>>>>

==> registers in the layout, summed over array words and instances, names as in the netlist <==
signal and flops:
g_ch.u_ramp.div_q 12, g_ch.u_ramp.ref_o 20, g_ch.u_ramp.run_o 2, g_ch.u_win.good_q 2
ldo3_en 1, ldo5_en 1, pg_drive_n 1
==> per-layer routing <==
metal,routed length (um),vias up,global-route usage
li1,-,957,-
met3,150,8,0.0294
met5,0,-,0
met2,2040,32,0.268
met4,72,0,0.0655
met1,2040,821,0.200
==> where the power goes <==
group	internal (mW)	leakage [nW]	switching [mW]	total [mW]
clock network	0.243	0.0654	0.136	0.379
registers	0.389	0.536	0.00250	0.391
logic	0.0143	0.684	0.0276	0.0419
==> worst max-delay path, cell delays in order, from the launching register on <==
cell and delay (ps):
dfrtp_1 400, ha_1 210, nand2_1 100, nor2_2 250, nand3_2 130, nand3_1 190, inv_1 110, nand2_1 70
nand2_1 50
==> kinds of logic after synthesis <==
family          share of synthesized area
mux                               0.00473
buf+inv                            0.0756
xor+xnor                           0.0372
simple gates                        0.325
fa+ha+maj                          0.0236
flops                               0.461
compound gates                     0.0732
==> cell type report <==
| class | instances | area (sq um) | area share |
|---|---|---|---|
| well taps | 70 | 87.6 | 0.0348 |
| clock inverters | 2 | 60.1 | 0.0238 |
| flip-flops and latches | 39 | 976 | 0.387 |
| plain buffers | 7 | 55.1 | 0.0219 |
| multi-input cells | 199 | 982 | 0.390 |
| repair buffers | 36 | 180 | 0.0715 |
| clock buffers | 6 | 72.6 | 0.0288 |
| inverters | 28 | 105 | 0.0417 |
<file path="config.mk">
export PLATFORM = sky130hd
export DESIGN_NAME = bus_req_gate
export DESIGN_NICKNAME = d
export VERILOG_FILES = /design/src/rtl/brg_pkg.sv /design/src/rtl/brg_id_capture.sv /design/src/rtl/brg_stall_phase.sv /design/src/rtl/brg_issue_gate.sv /design/src/rtl/bus_req_gate.sv
export SDC_FILE = /design/constraint.sdc
export NUM_CORES = 1
export LEC_CHECK = 0
export ABC_AREA = 1
export CAP_MARGIN = 20
export CORE_AREA = 5 5 42 44
export CTS_CLUSTER_DIAMETER = 150
export CTS_CLUSTER_SIZE = 16
export DETAILED_ROUTE_END_ITERATION = 10
export DIE_AREA = 0 0 47 49
export PLACE_DENSITY = 0.68
export SETUP_SLACK_MARGIN = 0.1
export SLEW_MARGIN = 20
export SYNTH_ARGS = -nofsm -noshare
export SYNTH_HDL_FRONTEND = slang
export SYNTH_SLANG_ARGS = --single-unit
</file>
<file path="constraint.sdc">
create_clock -name clk -period 0.9 [get_ports clk]
set_input_delay 0.18 -clock clk [delete_from_list [all_inputs] [get_ports clk]]
set_output_delay 0.18 -clock clk [all_outputs]
set_load 0.02 [all_outputs]
</file>
<file path="src/rtl/brg_pkg.sv">
package brg_pkg;

  typedef enum logic {
    PH_DRIVE  = 1'b0,
    PH_SAMPLE = 1'b1
  } phase_e;

  // Grant rule: pending, known identity, no stall seen, and either no
  // priority override or an ongoing locked sequence.
  function automatic logic grant_allowed(
    input logic pending,
    input logic id_ok,
    input logic stall_seen,
    input logic prio_n,
    input logic locked
  );
    return pending & id_ok & ~stall_seen & (prio_n | locked);
  endfunction

endpackage

</file>
<file path="src/rtl/brg_id_capture.sv">
module brg_id_capture #(
  parameter int unsigned NUM_PINS = 4,
  localparam int unsigned IDW = $clog2(NUM_PINS),
  localparam int unsigned CNTW = $clog2(NUM_PINS + 1)
) (
  input  logic                clk,
  input  logic                rst_n,
  input  logic [NUM_PINS-1:0] pins_n,
  output logic [IDW-1:0]      id,
  output logic                valid,
  output logic                error,
  output logic                captured
);

  logic [CNTW-1:0] low_cnt;
  logic [IDW-1:0]  low_idx;

  always_comb begin
    low_cnt = '0;
    low_idx = '0;
    for (int i = 0; i < NUM_PINS; i++) begin
      if (!pins_n[i]) begin
        low_cnt = low_cnt + 1'b1;
        low_idx = IDW'(i);
      end
    end
  end

  always_ff @(posedge clk or negedge rst_n) begin
    if (!rst_n) begin
      captured <= 1'b0;
      id       <= '0;
      valid    <= 1'b0;
      error    <= 1'b0;
    end else if (!captured) begin
      captured <= 1'b1;
      valid    <= (low_cnt == CNTW'(1));
      error    <= (low_cnt != CNTW'(1));
      id       <= (low_cnt == CNTW'(1)) ? low_idx : '0;
    end
  end

endmodule

</file>
<file path="src/rtl/brg_stall_phase.sv">
module brg_stall_phase
  import brg_pkg::*;
(
  input  logic   clk,
  input  logic   rst_n,
  input  logic   queue_full,
  input  logic   stall_in_n,
  output logic   drive_en,
  output logic   stall_seen,
  output phase_e phase
);

  always_ff @(posedge clk or negedge rst_n) begin
    if (!rst_n) begin
      phase      <= PH_DRIVE;
      drive_en   <= 1'b0;
      stall_seen <= 1'b0;
    end else begin
      phase <= (phase == PH_DRIVE) ? PH_SAMPLE : PH_DRIVE;
      if (phase == PH_DRIVE) begin
        drive_en <= queue_full;
      end
      if (phase == PH_SAMPLE) begin
        stall_seen <= ~stall_in_n;
      end
    end
  end

endmodule

</file>
<file path="src/rtl/brg_issue_gate.sv">
module brg_issue_gate
  import brg_pkg::*;
(
  input  logic clk,
  input  logic rst_n,
  input  logic req_pending,
  input  logic id_valid,
  input  logic stall_seen,
  input  logic prio_req_n,
  input  logic lock_active,
  output logic grant,
  output logic served
);

  logic allow;

  always_comb begin
    allow = grant_allowed(req_pending, id_valid, stall_seen, prio_req_n, lock_active);
  end

  always_ff @(posedge clk or negedge rst_n) begin
    if (!rst_n) begin
      grant  <= 1'b0;
      served <= 1'b0;
    end else begin
      grant  <= allow & ~served;
      served <= req_pending & (served | allow);
    end
  end

endmodule

</file>
<file path="src/rtl/bus_req_gate.sv">
module bus_req_gate
  import brg_pkg::*;
#(
  parameter int unsigned NUM_PINS = 4,
  localparam int unsigned IDW = $clog2(NUM_PINS)
) (
  input  logic                clk,
  input  logic                rst_n,
  input  logic [NUM_PINS-1:0] req_pins_n,
  input  logic                stall_in_n,
  input  logic                prio_req_n,
  input  logic                lock_active,
  input  logic                req_pending,
  input  logic                queue_full,
  output logic [IDW-1:0]      agent_id,
  output logic                id_valid,
  output logic                id_error,
  output logic                issue_grant,
  output logic                stall_drive_en
);

  phase_e phase_w;
  logic   stall_seen_w;
  logic   served_w;
  logic   captured_w;

  brg_id_capture #(.NUM_PINS(NUM_PINS)) u_id (
    .clk      (clk),
    .rst_n    (rst_n),
    .pins_n   (req_pins_n),
    .id       (agent_id),
    .valid    (id_valid),
    .error    (id_error),
    .captured (captured_w)
  );

  brg_stall_phase u_phase (
    .clk        (clk),
    .rst_n      (rst_n),
    .queue_full (queue_full),
    .stall_in_n (stall_in_n),
    .drive_en   (stall_drive_en),
    .stall_seen (stall_seen_w),
    .phase      (phase_w)
  );

  brg_issue_gate u_gate (
    .clk         (clk),
    .rst_n       (rst_n),
    .req_pending (req_pending),
    .id_valid    (id_valid),
    .stall_seen  (stall_seen_w),
    .prio_req_n  (prio_req_n),
    .lock_active (lock_active),
    .grant       (issue_grant),
    .served      (served_w)
  );

endmodule

</file>
==> flow_metrics.tcl <==
set metrics [dict create \
    h-tree-depth 1 \
    finalClockSkew_ns 0.00521 \
    yosysUniqueCellTypes 16 \
    hpwl_um 882 \
    syn_avg_cell_area_um2 8.18 \
    fillers 118 \
    drc_errors 0 \
    dieArea_mm2 0.00230 \
    irDropWorstVdd_mv 0.992 \
    wl_per_cell_um 9.44 \
    fin_crit_sh 1.36 \
    clkSinkCount 10 \
    fin_nets 109 \
    synth_commonest_cells "20 x nand2_1, 10 x dfrtp_1, 10 x inv_1" \
    r2r-end "u_id.id[0]" \
    rows 14 \
    critPathRequiredTime_ns 1.10 \
    grt_max_degree 11 \
    final_area_um2 890 \
    timing.rr.start "u_id.captured" \
    layout_min_cycle_time_ns 1.22 \
    dr_total_vias 468 \
    synthCells 63 \
    p_switching_uw 350 \
    worst_setup_path_start_kind "primary input" \
    clk_latency_ns 0.26 \
    layout-drive-gt1-share 0.436 \
    synth_edf_count 0 \
    grt_pass1_vias 461 \
    worstSetupPathType "in2reg" \
    synth_top_cells_by_area "dfrtp_1 49%, nand2_1 15%, ha_1 7.3%, inv_1 7.3%, nand3_1 3.9%" \
    totalWireLength_mm 1.04 \
    synth_top_area_cell "dfrtp_1" \
    slowest_stage "ha_4" \
    cts_buffer_depth 2 \
    path_cells "buf_6 > inv_6 > ha_4 > xnor2_4 > ha_2 > nand3b_1 > nand2_2 > nand3_2 > nand2_1" \
    avgViaCountPerCell 4.25 \
    violations "negative setup slack" \
    yosysSeqAreaShare 0.485 \
    maxCapViolCount 0 \
    ys_seq_elements 10 \
    root_buffer "clkbuf_4" \
    finalSetupViolations 10 \
    die_w_um 47 \
    drt_pass1_iterations 3 \
    power.share.sequential 0.393 \
    intPower_uw 950 \
    netlist.area_leader.share 0.485 \
    cts_tree "yes" \
    p_comb_frac 0.304 \
    fin_ws_ns -0.321 \
    placed_cell_area_um2 793 \
    fp.coreArea_mm2 0.00140 \
    arrival_ns 1.42 \
    ctsHoldBuffers 0 \
    ys_async_sr_fraction 1.00 \
    hold_viol 0 \
    r2r_slack_ns 0.02 \
    drt_iter0_drc 4 \
    area_delta_synth_final_pct 72.6 \
    start_util 0.368 \
    holdWs_ns 0.195 \
    final_antenna_net_count 0 \
    swShare 0.269 \
    clock_power_share 0.302 \
    io_pins 17 \
    crit_start "req_pins_n[1]" \
    dp_slack_ns -1.14 \
    antenna_found_initial 0 \
    grt_setup_unrepaired "true" \
    antenna_cells 0 \
    cp_num_buf_inv 2 \
    place_congestion 0.700 \
    grt_use_total 0.112 \
    worst-path-max-fanout 4 \
    path_delay_family "adder cells" \
    outcome "complete, but fails checks" \
    hp-class "in2async" \
    grt-ovfl-total 0 \
    ys.flop_type "dfrtp_1" \
    post-synth-top-count-cell "nand2_1" \
    max_freq_ghz 0.819 \
    reg2regPathDepth 5 \
    cts-buffers-inserted 3 \
    syn_nets 77 \
    power_density_mw_per_mm2 1460 \
    p_leak_nw 0.455 \
    worst_path_largest_cell_delay_ns 0.28 \
    grt_pass1_wl_mm 1.85 \
    place.port_buffers 16 \
    synth_warnings 0 \
    syn_area_um2 515 \
    cts.clk_slew.worst_paths_ns 0.07 \
    slew_viol_final 0 \
    die_h_um 49 \
    worstSetupEndpointType "flip-flop" \
]
## cell usage in the layout, fill, tap and decap left out, types with 2 or more instances in the layout
cell / netlist / routed
nand2_1: 20 / 19
buf_4: 0 / 11
dfrtp_1: 10 / 10
clkdlybuf4s50_1: 0 / 7
buf_6: 0 / 7
inv_1: 10 / 6
inv_2: 1 / 3
nand3_1: 4 / 3
clkbuf_4: 0 / 3
nor2_2: 0 / 2
nor2_1: 5 / 2
nand2_2: 1 / 2
o21ai_0: 2 / 2
nor2_4: 1 / 2
## power groups by stage
stage | registers, mW | clock network, mW | logic, mW
CTS | 0.511 | 0.412 | 0.359
global route | 0.516 | 0.432 | 0.433
global placement | 0.510 | 0 | 0.334
detailed placement | 0.512 | 0 | 0.339
finish | 0.511 | 0.393 | 0.396
floorplan | 0.543 | 0 | 0.131
## worst max path at each step
stage / end / cells past startpoint / slack [ns]
after floorplan: u_id.valid / 11 / -0.41
after global placement: u_id.id[0] / 12 / -1.08
after detailed placement: u_id.id[0] / 12 / -1.14
after CTS: u_id.id[0] / 9 / -0.34
after global routing: u_id.id[0] / 11 / -0.37
final: u_id.id[0] / 9 / -0.32
## worst reg2reg max path, delay by kind of cell, from the launching register on
family / cells / cell delay, ns
simple gates: 4 / 0.35
flops: 1 / 0.38
buf+inv: 1 / 0.09
## logic make-up after synthesis
kind of cell,count (synthesis),share of synthesized area
buffers and inverters,11,0.0801
adder cells (fa/ha/maj),3,0.0728
flip-flops,10,0.485
other,1,0.00727
XOR/XNOR,1,0.0170
AO/OA/AOI/OAI,5,0.0680
AND/OR/NAND/NOR,32,0.269
## routing by layer
layer	vias up	track usage	wire, um
met1	204	0.130	421
met2	8	0.167	555
met4	0	0.0415	6
li1	254	-	-
met3	2	0.0627	55
met5	-	0	0
## repair_timing
action,CTS,global route
setup endpoints to repair,12,12
endpoints found under the hold margin,0,0
setup buffers,1,2
pin swaps,8,10
resized for setup,53,7
## through the flow
stage           util  TNS [ns]  cells  total power, mW
4_1_cts        0.611     -1.76    108             1.28
6_report       0.635     -1.58    110             1.30
3_5_place_dp   0.566     -5.89    103            0.851
2_1_floorplan      -     -1.59     63            0.675
3_3_place_gp   0.566     -5.64    103            0.843
5_1_grt        0.635     -2.02    110             1.38
## registers in the layout, summed over array words and instances, names as in the netlist
| register | count |
|---|---|
| u_phase.stall_seen | 1 |
| u_phase.drive_en | 1 |
| u_id.error | 1 |
| u_phase.phase | 1 |
| u_id.id | 2 |
| u_gate.grant | 1 |
| u_gate.served | 1 |
| u_id.valid | 1 |
| u_id.captured | 1 |
## cell type report
type / instances / area [um2] / share of cell area
clock buffers: 4 / 36.3 / 0.0408
inverters: 11 / 53.8 / 0.0605
multi-input cells: 42 / 278 / 0.312
flip-flops and latches: 10 / 250 / 0.281
well taps: 16 / 20.0 / 0.0225
repair buffers: 27 / 251 / 0.283
Note: power is estimated with default switching activity, not from simulation.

<<<<

INSTRUCTIONS FOR THE TASK:
Please reply with an exact copy of the lines above, starting at the first and ending at the line that holds "met1,2040,821,0.200".

RESPONSE TO THIS TASK:
==> registers in the layout, summed over array words and instances, names as in the netlist <==
signal and flops:
g_ch.u_ramp.div_q 12, g_ch.u_ramp.ref_o 20, g_ch.u_ramp.run_o 2, g_ch.u_win.good_q 2
ldo3_en 1, ldo5_en 1, pg_drive_n 1
==> per-layer routing <==
metal,routed length (um),vias up,global-route usage
li1,-,957,-
met3,150,8,0.0294
met5,0,-,0
met2,2040,32,0.268
met4,72,0,0.0655
met1,2040,821,0.200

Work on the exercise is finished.